*** Opening Records to use ***
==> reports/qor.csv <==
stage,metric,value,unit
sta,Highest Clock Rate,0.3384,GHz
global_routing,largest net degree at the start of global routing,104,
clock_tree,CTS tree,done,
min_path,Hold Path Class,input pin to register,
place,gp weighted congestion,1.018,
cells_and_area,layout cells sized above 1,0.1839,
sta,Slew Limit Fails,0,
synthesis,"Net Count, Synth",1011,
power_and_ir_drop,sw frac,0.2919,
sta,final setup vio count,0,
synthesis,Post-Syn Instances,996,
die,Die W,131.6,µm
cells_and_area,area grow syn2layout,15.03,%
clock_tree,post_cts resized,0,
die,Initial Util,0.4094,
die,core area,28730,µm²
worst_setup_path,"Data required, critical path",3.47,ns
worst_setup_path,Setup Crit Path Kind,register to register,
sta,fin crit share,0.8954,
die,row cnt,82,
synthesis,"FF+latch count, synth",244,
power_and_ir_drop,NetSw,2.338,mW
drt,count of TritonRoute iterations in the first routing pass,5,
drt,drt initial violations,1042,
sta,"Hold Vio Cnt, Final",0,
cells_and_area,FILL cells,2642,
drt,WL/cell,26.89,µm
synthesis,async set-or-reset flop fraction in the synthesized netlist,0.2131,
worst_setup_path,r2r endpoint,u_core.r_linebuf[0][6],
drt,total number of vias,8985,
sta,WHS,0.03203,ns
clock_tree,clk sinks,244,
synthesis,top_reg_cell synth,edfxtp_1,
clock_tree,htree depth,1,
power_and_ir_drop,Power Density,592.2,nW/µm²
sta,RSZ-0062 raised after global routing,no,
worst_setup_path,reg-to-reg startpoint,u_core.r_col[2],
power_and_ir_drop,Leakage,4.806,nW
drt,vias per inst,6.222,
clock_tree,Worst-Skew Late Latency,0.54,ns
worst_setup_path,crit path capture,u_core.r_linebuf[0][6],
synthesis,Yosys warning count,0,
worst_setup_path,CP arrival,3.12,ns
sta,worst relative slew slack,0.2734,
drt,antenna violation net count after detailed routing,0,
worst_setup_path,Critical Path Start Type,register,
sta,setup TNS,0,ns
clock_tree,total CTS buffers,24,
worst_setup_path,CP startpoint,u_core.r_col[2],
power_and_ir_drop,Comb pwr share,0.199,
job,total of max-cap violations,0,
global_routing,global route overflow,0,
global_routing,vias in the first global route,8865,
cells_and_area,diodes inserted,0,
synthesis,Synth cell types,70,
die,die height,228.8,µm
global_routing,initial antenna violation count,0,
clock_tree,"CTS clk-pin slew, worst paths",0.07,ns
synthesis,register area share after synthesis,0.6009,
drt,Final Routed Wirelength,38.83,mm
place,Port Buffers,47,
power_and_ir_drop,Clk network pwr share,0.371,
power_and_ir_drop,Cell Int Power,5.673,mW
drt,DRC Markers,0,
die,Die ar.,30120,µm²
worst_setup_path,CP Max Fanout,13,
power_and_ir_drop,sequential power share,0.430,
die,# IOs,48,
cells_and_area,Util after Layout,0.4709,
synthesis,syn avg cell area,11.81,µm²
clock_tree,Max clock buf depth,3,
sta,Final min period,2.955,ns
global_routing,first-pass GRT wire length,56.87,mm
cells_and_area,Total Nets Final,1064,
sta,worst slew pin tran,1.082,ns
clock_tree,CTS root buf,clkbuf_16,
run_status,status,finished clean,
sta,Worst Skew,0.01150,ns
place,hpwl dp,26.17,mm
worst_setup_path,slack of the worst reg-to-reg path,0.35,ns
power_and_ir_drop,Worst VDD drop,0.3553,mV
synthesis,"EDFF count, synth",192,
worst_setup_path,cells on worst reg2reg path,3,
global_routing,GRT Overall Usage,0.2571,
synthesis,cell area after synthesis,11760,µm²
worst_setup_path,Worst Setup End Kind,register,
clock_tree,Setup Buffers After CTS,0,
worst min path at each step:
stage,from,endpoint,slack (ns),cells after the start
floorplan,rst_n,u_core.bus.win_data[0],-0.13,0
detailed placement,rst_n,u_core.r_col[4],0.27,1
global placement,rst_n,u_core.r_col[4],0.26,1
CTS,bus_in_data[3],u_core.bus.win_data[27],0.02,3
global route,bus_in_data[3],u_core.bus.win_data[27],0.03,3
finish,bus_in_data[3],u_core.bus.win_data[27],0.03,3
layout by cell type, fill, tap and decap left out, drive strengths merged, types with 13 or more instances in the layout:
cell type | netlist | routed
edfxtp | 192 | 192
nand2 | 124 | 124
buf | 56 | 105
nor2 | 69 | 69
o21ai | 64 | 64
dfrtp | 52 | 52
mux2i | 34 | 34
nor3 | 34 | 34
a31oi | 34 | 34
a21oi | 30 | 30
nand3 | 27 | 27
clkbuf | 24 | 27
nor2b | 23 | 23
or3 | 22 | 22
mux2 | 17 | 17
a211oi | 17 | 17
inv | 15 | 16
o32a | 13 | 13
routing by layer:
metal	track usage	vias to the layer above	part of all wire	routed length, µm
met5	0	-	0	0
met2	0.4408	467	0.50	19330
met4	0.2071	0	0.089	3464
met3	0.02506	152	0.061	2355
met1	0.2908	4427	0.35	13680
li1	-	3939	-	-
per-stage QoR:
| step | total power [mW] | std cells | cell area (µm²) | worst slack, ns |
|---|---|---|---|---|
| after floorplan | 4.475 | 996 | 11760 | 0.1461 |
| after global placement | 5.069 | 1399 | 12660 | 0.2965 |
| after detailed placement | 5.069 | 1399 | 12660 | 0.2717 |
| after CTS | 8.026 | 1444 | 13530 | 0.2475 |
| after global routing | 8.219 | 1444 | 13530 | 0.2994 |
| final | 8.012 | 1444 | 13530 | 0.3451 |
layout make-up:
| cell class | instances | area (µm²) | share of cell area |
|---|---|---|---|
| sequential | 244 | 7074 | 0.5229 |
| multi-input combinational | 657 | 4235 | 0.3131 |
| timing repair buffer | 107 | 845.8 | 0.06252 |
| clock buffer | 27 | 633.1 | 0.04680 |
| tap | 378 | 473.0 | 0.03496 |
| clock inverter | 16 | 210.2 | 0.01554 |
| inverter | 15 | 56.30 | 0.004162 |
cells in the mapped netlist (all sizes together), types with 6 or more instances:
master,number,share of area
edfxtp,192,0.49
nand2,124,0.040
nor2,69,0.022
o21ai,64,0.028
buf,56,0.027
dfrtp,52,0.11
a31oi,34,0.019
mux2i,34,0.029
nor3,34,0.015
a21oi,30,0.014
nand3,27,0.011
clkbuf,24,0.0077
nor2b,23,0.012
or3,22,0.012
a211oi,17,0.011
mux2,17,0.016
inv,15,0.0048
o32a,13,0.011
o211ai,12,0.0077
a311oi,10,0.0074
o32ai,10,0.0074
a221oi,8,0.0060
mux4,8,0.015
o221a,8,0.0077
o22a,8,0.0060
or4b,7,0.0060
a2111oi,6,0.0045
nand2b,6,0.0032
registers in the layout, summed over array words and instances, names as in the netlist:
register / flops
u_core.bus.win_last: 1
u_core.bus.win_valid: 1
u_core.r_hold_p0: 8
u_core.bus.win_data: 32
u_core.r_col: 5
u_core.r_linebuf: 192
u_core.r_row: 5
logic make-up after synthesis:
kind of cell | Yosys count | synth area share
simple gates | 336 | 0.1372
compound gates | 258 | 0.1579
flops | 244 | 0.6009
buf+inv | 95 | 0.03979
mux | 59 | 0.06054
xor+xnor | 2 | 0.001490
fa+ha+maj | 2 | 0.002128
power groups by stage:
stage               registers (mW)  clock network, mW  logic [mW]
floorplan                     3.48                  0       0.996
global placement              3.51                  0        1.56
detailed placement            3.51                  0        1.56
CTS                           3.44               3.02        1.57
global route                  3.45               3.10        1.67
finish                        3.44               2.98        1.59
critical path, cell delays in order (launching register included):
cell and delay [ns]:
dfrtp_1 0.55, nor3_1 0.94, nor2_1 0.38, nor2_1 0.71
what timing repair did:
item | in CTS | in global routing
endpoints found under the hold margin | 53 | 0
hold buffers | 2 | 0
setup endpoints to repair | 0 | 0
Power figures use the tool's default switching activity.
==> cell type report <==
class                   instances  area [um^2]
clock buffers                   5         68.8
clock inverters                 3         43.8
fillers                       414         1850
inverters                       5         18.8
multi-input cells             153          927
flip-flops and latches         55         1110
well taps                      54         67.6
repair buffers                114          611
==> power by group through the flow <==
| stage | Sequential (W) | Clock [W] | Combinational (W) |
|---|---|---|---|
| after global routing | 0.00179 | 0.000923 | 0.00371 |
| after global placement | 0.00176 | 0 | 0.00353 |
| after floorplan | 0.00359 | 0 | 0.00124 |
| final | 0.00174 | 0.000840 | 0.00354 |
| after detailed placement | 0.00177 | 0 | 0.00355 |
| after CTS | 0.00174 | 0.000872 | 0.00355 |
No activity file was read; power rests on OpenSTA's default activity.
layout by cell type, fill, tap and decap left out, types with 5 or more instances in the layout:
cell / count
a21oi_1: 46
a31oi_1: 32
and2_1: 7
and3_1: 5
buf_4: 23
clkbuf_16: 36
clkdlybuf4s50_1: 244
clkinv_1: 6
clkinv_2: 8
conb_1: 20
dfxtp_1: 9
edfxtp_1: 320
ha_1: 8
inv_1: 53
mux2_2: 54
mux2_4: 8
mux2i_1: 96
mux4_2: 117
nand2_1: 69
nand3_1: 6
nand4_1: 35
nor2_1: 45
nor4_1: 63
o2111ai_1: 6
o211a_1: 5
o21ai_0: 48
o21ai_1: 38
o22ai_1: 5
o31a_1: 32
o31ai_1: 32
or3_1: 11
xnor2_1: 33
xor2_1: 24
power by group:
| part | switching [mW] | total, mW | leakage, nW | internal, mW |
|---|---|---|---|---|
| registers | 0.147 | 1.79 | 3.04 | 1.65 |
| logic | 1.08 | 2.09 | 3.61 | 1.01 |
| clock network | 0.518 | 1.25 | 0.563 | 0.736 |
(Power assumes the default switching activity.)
===== src/rtl/ram_control_seq_if.sv =====
// ----------------------------------------------------------------------------
// ram_control_seq_if
//   Bundles the control, ROM and datapath signals of ram_control_seq.
//
//   Control : start, abort, start_addr[7:0], last_addr[7:0]
//   ROM     : en, addr[7:0] (to ROM), data[15:0] (from ROM, one-cycle latency)
//   Datapath: ctrl[15:0], ctrl_valid (to datapath), ctrl_ready (from datapath)
//   Status  : busy, done, step_count[8:0]
//
//   slave  : the sequencer side (ram_control_seq)
//   master : the environment side (controller, ROM and datapath)
// ----------------------------------------------------------------------------
interface ram_control_seq_if;
  logic        start;
  logic        abort;
  logic [7:0]  start_addr;
  logic [7:0]  last_addr;
  logic        en;
  logic [7:0]  addr;
  logic [15:0] data;
  logic [15:0] ctrl;
  logic        ctrl_valid;
  logic        ctrl_ready;
  logic        busy;
  logic        done;
  logic [8:0]  step_count;

  modport slave (
    input  start, abort, start_addr, last_addr, data, ctrl_ready,
    output en, addr, ctrl, ctrl_valid, busy, done, step_count
  );

  modport master (
    output start, abort, start_addr, last_addr, data, ctrl_ready,
    input  en, addr, ctrl, ctrl_valid, busy, done, step_count
  );
endinterface


===== src/rtl/ram_control_seq.sv =====
// ----------------------------------------------------------------------------
// ram_control_seq
//   Control-word sequencer. On start it reads a contiguous (mod-256) range of
//   16-bit control words from a one-cycle-latency ROM and streams them to a
//   datapath over a valid/ready handshake at up to one word per cycle.
//
//   Ports
//     clk  : system clock, rising edge only
//     rst  : synchronous active-high reset
//     bus  : ram_control_seq_if.slave (control, ROM, datapath and status)
//
//   States: IDLE -> FETCH (issue first read) -> RUN (present words) -> DONE
//   (one-cycle done pulse) -> IDLE. abort in FETCH/RUN returns to IDLE.
//
//   Configuration
//     RAM_CONTROL_SEQ_SKIP_NOP_EN : when defined, all-zero words read in RUN
//       are dropped internally (never presented, never counted).
// ----------------------------------------------------------------------------
module ram_control_seq (
  input  logic               clk,
  input  logic               rst,
  ram_control_seq_if.slave   bus
);

  typedef enum logic [1:0] {
    IDLE  = 2'd0,
    FETCH = 2'd1,
    RUN   = 2'd2,
    DONE  = 2'd3
  } state_e;

  state_e      state_q, state_d;
  logic [7:0]  fetch_addr_q, fetch_addr_d;
  logic [7:0]  last_q, last_d;
  logic [8:0]  step_count_q, step_count_d;

  logic        at_last;   // word on data is the final one of the range
  logic        is_nop;    // RUN word that is skipped rather than presented
  logic        xfer;      // datapath handshake completes this cycle
  logic        consume;   // current RUN word is retired (handshake or skip)

  logic        en_o;
  logic [7:0]  addr_o;
  logic [15:0] ctrl_o;
  logic        ctrl_valid_o;

  // --------------------------------------------------------------------------
  // Word qualification
  // --------------------------------------------------------------------------
  always_comb begin
    at_last = (fetch_addr_q == last_q);
`ifdef RAM_CONTROL_SEQ_SKIP_NOP_EN
    is_nop  = (state_q == RUN) && (bus.data == 16'h0000);
`else
    is_nop  = 1'b0;
`endif
    xfer    = (state_q == RUN) && !is_nop && bus.ctrl_ready;
    consume = xfer || is_nop;
  end

  // --------------------------------------------------------------------------
  // ROM and datapath drive. The ROM read for word N+1 is issued in the same
  // cycle word N retires, so data only advances when the current word leaves;
  // while stalled en stays low and the ROM holds its output.
  // --------------------------------------------------------------------------
  always_comb begin
    // NOTE: every output gets a default first so no path through the case
    // leaves a signal unassigned, which would infer a latch.
    en_o         = 1'b0;
    addr_o       = 8'h00;
    ctrl_o       = 16'h0000;
    ctrl_valid_o = 1'b0;
    unique case (state_q)
      FETCH: begin
        en_o   = 1'b1;
        addr_o = fetch_addr_q;
      end
      RUN: begin
        ctrl_o       = bus.data;
        ctrl_valid_o = !is_nop;
        // A skipped word retires unconditionally, so it may prefetch too.
        en_o         = (bus.ctrl_ready || is_nop) && !at_last;
        addr_o       = fetch_addr_q + 8'd1;
      end
      default: ;
    endcase
  end

  assign bus.en         = en_o;
  assign bus.addr       = addr_o;
  assign bus.ctrl       = ctrl_o;
  assign bus.ctrl_valid = ctrl_valid_o;
  assign bus.busy       = (state_q == FETCH) || (state_q == RUN);
  assign bus.done       = (state_q == DONE);
  assign bus.step_count = step_count_q;

  // --------------------------------------------------------------------------
  // Next-state logic
  // --------------------------------------------------------------------------
  always_comb begin
    state_d      = state_q;
    fetch_addr_d = fetch_addr_q;
    last_d       = last_q;
    step_count_d = step_count_q;

    unique case (state_q)
      IDLE: begin
        // start wins over a simultaneous abort; abort is not sampled here.
        if (bus.start) begin
          fetch_addr_d = bus.start_addr;
          last_d       = bus.last_addr;
          step_count_d = 9'd0;
          state_d      = FETCH;
        end
      end
      FETCH: begin
        state_d = bus.abort ? IDLE : RUN;
      end
      RUN: begin
        // abort discards any handshake happening in the same cycle.
        if (bus.abort) begin
          state_d = IDLE;
        end else if (consume) begin
          if (xfer) step_count_d = step_count_q + 9'd1;
          if (at_last) state_d      = DONE;
          else         fetch_addr_d = fetch_addr_q + 8'd1;
        end
      end
      DONE: begin
        state_d = IDLE;
      end
      default: state_d = IDLE;
    endcase
  end

  // --------------------------------------------------------------------------
  // State registers
  // --------------------------------------------------------------------------
  // NOTE: sequential state uses non-blocking assignments so every flop samples
  // the pre-edge values, independent of block evaluation order.
  always_ff @(posedge clk) begin
    if (rst) begin
      state_q      <= IDLE;
      fetch_addr_q <= 8'h00;
      last_q       <= 8'h00;
      step_count_q <= 9'd0;
    end else begin
      state_q      <= state_d;
      fetch_addr_q <= fetch_addr_d;
      last_q       <= last_d;
      step_count_q <= step_count_d;
    end
  end

endmodule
*** Closing Records to use ***
Assignment
The lines above that hold the string "inverters" are to be located and copied.

Answer
clock inverters                 3         43.8
inverters                       5         18.8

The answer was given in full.